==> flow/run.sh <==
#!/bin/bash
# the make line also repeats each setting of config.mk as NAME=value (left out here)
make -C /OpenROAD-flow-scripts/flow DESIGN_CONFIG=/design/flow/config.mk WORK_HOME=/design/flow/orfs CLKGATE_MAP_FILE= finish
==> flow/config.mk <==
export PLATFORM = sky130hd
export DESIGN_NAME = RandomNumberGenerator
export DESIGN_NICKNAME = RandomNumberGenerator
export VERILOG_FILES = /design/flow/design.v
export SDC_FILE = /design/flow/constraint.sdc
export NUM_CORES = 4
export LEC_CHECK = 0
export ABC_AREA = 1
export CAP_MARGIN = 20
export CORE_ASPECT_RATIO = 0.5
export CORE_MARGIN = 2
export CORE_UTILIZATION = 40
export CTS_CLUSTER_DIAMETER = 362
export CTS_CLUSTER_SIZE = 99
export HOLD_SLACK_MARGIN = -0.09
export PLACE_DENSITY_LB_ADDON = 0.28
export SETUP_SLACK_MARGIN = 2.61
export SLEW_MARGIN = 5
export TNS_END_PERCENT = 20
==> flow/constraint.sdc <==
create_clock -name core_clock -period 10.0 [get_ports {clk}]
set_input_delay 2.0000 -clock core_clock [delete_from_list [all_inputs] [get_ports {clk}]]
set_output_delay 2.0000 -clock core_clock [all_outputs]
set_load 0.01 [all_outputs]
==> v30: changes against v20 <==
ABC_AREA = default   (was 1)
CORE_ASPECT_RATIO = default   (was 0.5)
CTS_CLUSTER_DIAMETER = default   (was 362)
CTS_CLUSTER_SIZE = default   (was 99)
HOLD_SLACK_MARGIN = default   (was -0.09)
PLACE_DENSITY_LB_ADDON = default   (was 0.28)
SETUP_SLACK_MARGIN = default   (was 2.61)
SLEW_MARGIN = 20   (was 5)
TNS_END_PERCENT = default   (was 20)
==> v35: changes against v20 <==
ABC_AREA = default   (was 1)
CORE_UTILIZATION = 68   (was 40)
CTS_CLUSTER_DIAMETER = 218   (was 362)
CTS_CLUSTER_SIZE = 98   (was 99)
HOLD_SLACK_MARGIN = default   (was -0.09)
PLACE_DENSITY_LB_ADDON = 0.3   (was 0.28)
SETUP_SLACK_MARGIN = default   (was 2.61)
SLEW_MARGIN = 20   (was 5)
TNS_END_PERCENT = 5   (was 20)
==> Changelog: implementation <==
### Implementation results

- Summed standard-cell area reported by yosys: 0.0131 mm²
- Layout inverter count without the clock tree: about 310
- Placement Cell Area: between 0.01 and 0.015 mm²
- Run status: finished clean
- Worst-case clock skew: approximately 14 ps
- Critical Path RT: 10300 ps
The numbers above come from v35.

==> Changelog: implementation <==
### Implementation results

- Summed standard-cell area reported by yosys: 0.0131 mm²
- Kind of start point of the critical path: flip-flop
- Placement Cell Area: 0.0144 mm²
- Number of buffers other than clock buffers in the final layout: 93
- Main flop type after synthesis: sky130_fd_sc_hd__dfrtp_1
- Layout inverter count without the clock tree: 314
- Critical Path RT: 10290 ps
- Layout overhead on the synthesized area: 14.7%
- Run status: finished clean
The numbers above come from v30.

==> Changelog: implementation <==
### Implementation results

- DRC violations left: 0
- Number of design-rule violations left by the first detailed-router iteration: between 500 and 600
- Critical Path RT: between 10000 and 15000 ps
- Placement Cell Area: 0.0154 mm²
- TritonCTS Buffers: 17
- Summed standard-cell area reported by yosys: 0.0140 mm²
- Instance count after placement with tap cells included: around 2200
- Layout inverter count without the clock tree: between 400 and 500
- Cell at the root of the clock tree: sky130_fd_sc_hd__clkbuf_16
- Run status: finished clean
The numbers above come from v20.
==> flow/design.v (excerpt) <==
module LMFE ( clk, reset, Din, in_en, busy, out_valid, Dout, mem_cen, mem_wen, mem_addr, mem_d, mem_q);
clock: 6.0 ns
lec_check: 0
cap_margin: 20
core_margin: 10
core_utilization: 40
cts_cluster_size: 60
hold_slack_margin: -0.06
max_routing_layer: met4
slew_margin: 20
tns_end_percent: 60
run.sh (not shown) runs the stock make flow with config.mk's settings and CLKGATE_MAP_FILE=.
Then changed:
--- a/flow/config.mk
+++ b/flow/config.mk
@@ -9 +9 @@
-export CORE_MARGIN = 10
+export CORE_MARGIN = 2
@@ -11,3 +10,0 @@
-export CTS_CLUSTER_SIZE = 60
-export HOLD_SLACK_MARGIN = -0.06
-export MAX_ROUTING_LAYER = met4
@@ -15 +11,0 @@
-export TNS_END_PERCENT = 60
What happened: Wire length went down by about 2.7%. Total power grows by 2.6%. Fmax came out lower by 0.98%. Hold slack improves by 0.0049 ns. Utilization increases by 0.21 points. Sequential power barely changes. Worst setup slack degrades by 0.040 ns. Clock skew decreases by 0.0036 ns. Final area climbs by 0.32%. Register-to-register slack is worse by 0.04 ns. Non-clock buffer count falls by 9.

======

_Exercise prompt:_
Everything above from the line containing "- Layout overhead" down to the line containing "- Number of design-rule" is to be transcribed exactly, with both of those lines included and nothing else added.

_Solution for this task:_
- Layout overhead on the synthesized area: 14.7%
- Run status: finished clean
The numbers above come from v30.

==> Changelog: implementation <==
### Implementation results

- DRC violations left: 0
- Number of design-rule violations left by the first detailed-router iteration: between 500 and 600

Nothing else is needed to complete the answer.